Le condizioni poste da Etihad per investire in Alitalia sono “analoghe, anzi probabilmente più severe” rispetto a quelle richieste nell’autunno scorso da Air France-Klm. Parola di Alexandre de Juniac, amministratore delegato del gruppo franco-olandese che dopo l’aumento di capitale varato da Alitalia l’anno scorso e l’ingresso di Poste italiane si è diluito nella compagnia guidata da Gabriele Del Torchio e ora mantiene una quota del 7%. De Juniac ha parlato di Alitalia e delle lunghe trattative in corso con il vettore di Abu Dhabi – che, a questo punto, difficilmente si concluderanno prima delle elezioni europee – durante l’assemblea degli azionisti che si è svolta a Parigi. E si è tolto un sassolino dalla scarpa dicendo, appunto, che i desiderata degli arabi (un taglio dei posti di lavoro di 2.600-3mila unità e, per quanto riguarda le banche, la rinuncia a crediti per oltre 500 milioni) non sono certo più “morbidi” delle richieste avanzate all’epoca dai francesi. In ogni caso, la decisione sull’ingresso di Etihad in Alitalia “sta agli attori coinvolti, agli azionisti italiani e soprattutto alle banche, che decideranno se accettare queste condizioni”. Quanto alla possibilità che la stessa Air France-Klm, in caso di un felice esito del “matrimonio” italo-arabo, aumenti la propria quota (come ventilato a fine aprile), il presidente e dg ha lasciato aperte tutte le strade: “Se l’operazione di Etihad in Alitalia sarà amichevole e sarà fatta in sintonia con noi”, ha affermato, “potremmo riflettere sull’eventualità di fare qualcosa con la compagnia di Abu Dhabi, anche perché con Alitalia abbiamo una partnership molto positiva”. Ma “se invece sarà un’operazione ostile dovremo riflettere se ritirarci in modo più significativo”. 

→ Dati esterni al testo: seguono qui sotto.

**src/verilog/jisp_pixel_pkg.sv**
```systemverilog
//////////////////////////////////////////////////
// Pixel level definitions for the JPEG ISP.
// Holds sample types and the RGB to YCbCr matrix.
//////////////////////////////////////////////////
`default_nettype none

package jisp_pixel_pkg;

    // sample width in bits.
    localparam int DW = 8;

    typedef logic [DW-1:0] sample_t;

    // three samples, R/G/B or Y/Cb/Cr.
    typedef sample_t [2:0] pixel_t;

    // component indices on the YCbCr side.
    localparam int CH_Y  = 0;
    localparam int CH_CB = 1;
    localparam int CH_CR = 2;

    typedef logic signed [8:0] coef_t;

    // JPEG matrix scaled by 256, one row per output channel.
    localparam coef_t COEF [3][3] = '{
        '{ 9'sd77,   9'sd150,  9'sd29 },
        '{-9'sd43,  -9'sd85,   9'sd128},
        '{ 9'sd128, -9'sd107, -9'sd21 }
    };

    // chroma is centred on mid scale.
    localparam int CH_OFFSET [3] = '{0, 128, 128};

endpackage

`default_nettype wire

```
**src/verilog/jisp_frame_pkg.sv**
```systemverilog
//////////////////////////////////////////////////
// Frame geometry and MCU layout constants.
// Shared by the line counters and the MCU buffer.
//////////////////////////////////////////////////
`default_nettype none

package jisp_frame_pkg;

    localparam int MAX_X = 1280;
    localparam int MAX_Y = 720;
    localparam int X_W   = $clog2(MAX_X);
    localparam int Y_W   = $clog2(MAX_Y);

    localparam int MCU_SIZE       = 16;
    localparam int BLK_SIZE       = 8;
    localparam int BLOCKS_PER_MCU = 6;

    localparam int MCU_LOG = $clog2(MCU_SIZE);
    localparam int BLK_LOG = $clog2(BLK_SIZE);

    // buffer word addresses, one word is a block row.
    localparam int Y_ADDR_W  = MCU_LOG + X_W - BLK_LOG;
    localparam int C_ADDR_W  = BLK_LOG + X_W - MCU_LOG;
    localparam int MCU_COL_W = X_W - MCU_LOG;

endpackage

`default_nettype wire

```
**src/verilog/pixel_stream_if.sv**
```systemverilog
//////////////////////////////////////////////////
// Valid/hold pixel stream between ISP stages.
// The source drives all but hold. A lane moves
// on a clock edge where its bit is set and hold
// is low.
//////////////////////////////////////////////////
`timescale 1ns/1ps
`default_nettype none

interface pixel_stream_if #(
    parameter type payload_t = logic [23:0]
);
    payload_t   data;
    // one valid bit per component.
    logic [2:0] lanes;
    logic       hold;
    logic       frame_valid;
    logic       line_valid;
    logic       eof;

    modport src (
        output data, lanes, frame_valid, line_valid, eof,
        input  hold
    );

    modport snk (
        input  data, lanes, frame_valid, line_valid, eof,
        output hold
    );
endinterface

`default_nettype wire

```
**src/verilog/subsample.sv**
```systemverilog
//////////////////////////////////////////////////
// 4:2:0 chroma decimation, one register stage.
// Chroma comes from pixel pairs on even lines;
// odd lines pass Y only.
//////////////////////////////////////////////////
`timescale 1ns/1ps
`default_nettype none

module subsample (
    input  logic                          clk,
    input  logic                          rst_n,
    input  logic [jisp_frame_pkg::X_W-1:0] x_size_m1,
    pixel_stream_if.snk                   in,
    pixel_stream_if.src                   out
);
    import jisp_pixel_pkg::*;
    import jisp_frame_pkg::*;

    logic [X_W-1:0] x_cnt;
    logic           odd_line;
    logic           take;
    logic           chroma_beat;
    sample_t        cb_even;
    sample_t        cr_even;
    logic [DW:0]    cb_sum;
    logic [DW:0]    cr_sum;
    pixel_t         data_q;
    logic [2:0]     lanes_q;
    logic           fv_q;
    logic           lv_q;
    logic           eof_q;

    assign in.hold     = out.hold;
    assign take        = in.lanes[CH_Y] & ~in.hold;
    assign chroma_beat = ~odd_line & x_cnt[0];
    assign cb_sum      = {1'b0, cb_even} + {1'b0, in.data[CH_CB]};
    assign cr_sum      = {1'b0, cr_even} + {1'b0, in.data[CH_CR]};

    // pixel and line position within the frame.
    always_ff @(posedge clk or negedge rst_n) begin
        if (!rst_n) begin
            x_cnt    <= '0;
            odd_line <= 1'b0;
        end else if (!in.hold) begin
            if (!in.frame_valid) begin
                x_cnt    <= '0;
                odd_line <= 1'b0;
            end else if (!in.line_valid) begin
                x_cnt <= '0;
            end else if (in.lanes[CH_Y]) begin
                if (x_cnt == x_size_m1) begin
                    x_cnt    <= '0;
                    odd_line <= ~odd_line;
                end else begin
                    x_cnt <= x_cnt + 1'b1;
                end
            end
        end
    end

    // left pixel of each chroma pair.
    always_ff @(posedge clk) begin
        if (take && !odd_line && !x_cnt[0]) begin
            cb_even <= in.data[CH_CB];
            cr_even <= in.data[CH_CR];
        end
    end

    always_ff @(posedge clk) begin
        if (!out.hold) begin
            data_q[CH_Y]  <= in.data[CH_Y];
            data_q[CH_CB] <= cb_sum[DW:1];
            data_q[CH_CR] <= cr_sum[DW:1];
        end
    end

    always_ff @(posedge clk or negedge rst_n) begin
        if (!rst_n) begin
            lanes_q <= '0;
            fv_q    <= 1'b0;
            lv_q    <= 1'b0;
            eof_q   <= 1'b0;
        end else if (!out.hold) begin
            lanes_q <= in.lanes[CH_Y] ? {{2{chroma_beat}}, 1'b1} : 3'b000;
            fv_q    <= in.frame_valid;
            lv_q    <= in.line_valid;
            eof_q   <= in.eof & in.lanes[CH_Y];
        end
    end

    assign out.data        = data_q;
    assign out.lanes       = lanes_q;
    assign out.frame_valid = fv_q;
    assign out.line_valid  = lv_q;
    assign out.eof         = eof_q;
endmodule

`default_nettype wire

```
**src/flat_wrapper.sv**
```systemverilog
// flat-port wrapper written by rule: the top's interface ports become plain ports
module subsample_flat import jisp_pixel_pkg::*; import jisp_frame_pkg::*;
  (clk, rst_n, x_size_m1, in_data, in_lanes, in_frame_valid, in_line_valid, in_eof, in_hold, out_data, out_lanes, out_frame_valid, out_line_valid, out_eof, out_hold);
  pixel_stream_if in_i ();
  pixel_stream_if out_i ();
  input  logic clk;
  input  logic rst_n;
  input  logic [jisp_frame_pkg::X_W-1:0] x_size_m1;
  input wire logic [$bits(in_i.data)-1:0] in_data;
  input wire logic [$bits(in_i.lanes)-1:0] in_lanes;
  input wire logic [$bits(in_i.frame_valid)-1:0] in_frame_valid;
  input wire logic [$bits(in_i.line_valid)-1:0] in_line_valid;
  input wire logic [$bits(in_i.eof)-1:0] in_eof;
  output wire logic [$bits(in_i.hold)-1:0] in_hold;
  output wire logic [$bits(out_i.data)-1:0] out_data;
  output wire logic [$bits(out_i.lanes)-1:0] out_lanes;
  output wire logic [$bits(out_i.frame_valid)-1:0] out_frame_valid;
  output wire logic [$bits(out_i.line_valid)-1:0] out_line_valid;
  output wire logic [$bits(out_i.eof)-1:0] out_eof;
  input wire logic [$bits(out_i.hold)-1:0] out_hold;
  assign in_i.data = in_data;
  assign in_i.lanes = in_lanes;
  assign in_i.frame_valid = in_frame_valid;
  assign in_i.line_valid = in_line_valid;
  assign in_i.eof = in_eof;
  assign in_hold = in_i.hold;
  assign out_data = out_i.data;
  assign out_lanes = out_i.lanes;
  assign out_frame_valid = out_i.frame_valid;
  assign out_line_valid = out_i.line_valid;
  assign out_eof = out_i.eof;
  assign out_i.hold = out_hold;
  subsample u_core (.clk(clk), .rst_n(rst_n), .x_size_m1(x_size_m1), .in(in_i), .out(out_i));
endmodule
```
**config.mk**
```make
export PLATFORM = sky130hd
export DESIGN_NAME = subsample_flat
export DESIGN_NICKNAME = d
export VERILOG_FILES = /design/src/verilog/jisp_pixel_pkg.sv /design/src/verilog/jisp_frame_pkg.sv /design/src/verilog/pixel_stream_if.sv /design/src/verilog/subsample.sv /design/src/flat_wrapper.sv
export SDC_FILE = /design/constraint.sdc
export NUM_CORES = 1
export LEC_CHECK = 0
export CORE_MARGIN = 3
export CORE_UTILIZATION = 62
export DETAILED_ROUTE_END_ITERATION = 8
export DONT_BUFFER_PORTS = 1
export GPL_TIMING_DRIVEN = 0
export HOLD_SLACK_MARGIN = 0.15
export PLACE_DENSITY = 0.75
export SETUP_SLACK_MARGIN = 0.15
export SLEW_MARGIN = 30
export SYNTH_ARGS = -nofsm -noshare
export SYNTH_HDL_FRONTEND = slang
export SYNTH_SLANG_ARGS = --single-unit
```
**constraint.sdc**
```tcl
create_clock -name clk -period 4.6 [get_ports clk]
set_input_delay 0.92 -clock clk [delete_from_list [all_inputs] [get_ports clk]]
set_output_delay 0.92 -clock clk [all_outputs]
set_load 0.005 [all_outputs]
```
==> results of run 1 <==
## synth_stat cells
library cell / count / area (µm²)
o21ai_1: 2 / 10.0
ha_1: 1 / 12.5
nand3b_1: 1 / 7.51
nor3_1: 3 / 15.0
edfxtp_1: 5 / 150
o311ai_2: 2 / 32.5
buf_6: 2 / 22.5
dfrtp_1: 17 / 425
nand4_1: 1 / 6.26
conb_1: 1 / 3.75
and3_1: 5 / 31.3
mux2_2: 1 / 11.3
nor3_2: 1 / 10.0
nand2b_1: 1 / 6.26
a31oi_1: 4 / 25.0
a32o_1: 1 / 10.0
a21oi_1: 2 / 10.0
o22ai_1: 2 / 12.5
buf_2: 1 / 5.00
a221o_1: 2 / 20.0
nand3_1: 7 / 35.0
nand2_1: 16 / 60.1
a22o_1: 1 / 8.76
a31oi_2: 1 / 12.5
nor2b_1: 1 / 6.26
o31ai_2: 1 / 12.5
inv_1: 5 / 18.8
xor2_1: 11 / 96.3
buf_4: 23 / 173
clkbuf_1: 1 / 3.75
nor2_1: 1 / 3.75
and2_1: 8 / 50.1
clkbuf_2: 1 / 5.00
nor4_2: 2 / 25.0
o31ai_1: 3 / 22.5
o21ai_0: 1 / 5.00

In merito ai possibili effetti dell’operazione sul mercato europeo, de Juniac si è detto poi sicuro che “la Commissione Ue sorveglierà molto da vicino gli investimenti che vengono da paesi non europei in compagnie europee per verificare che la nozione di ‘controllo europeo’ (ovvero la norma che stabilisce che i vettori extra Ue non possano avere più del 49% di ogni compagnia continentale) sia rispettata in modo molto stringente”. “Sicuro” ma non tanto da non sentire il bisogno di sollecitare ulteriori garanzie  da parte di Bruxelles: alla Commissione Ue, ha infatti aggiunto, “chiediamo di mettere a punto uno strumento commerciale dei nostri interessi chiedendo ai paesi fuori dall’Unione Europea che vogliono entrare sul mercato con attori estremamente potenti di rispettare le regole della concorrenza equa”.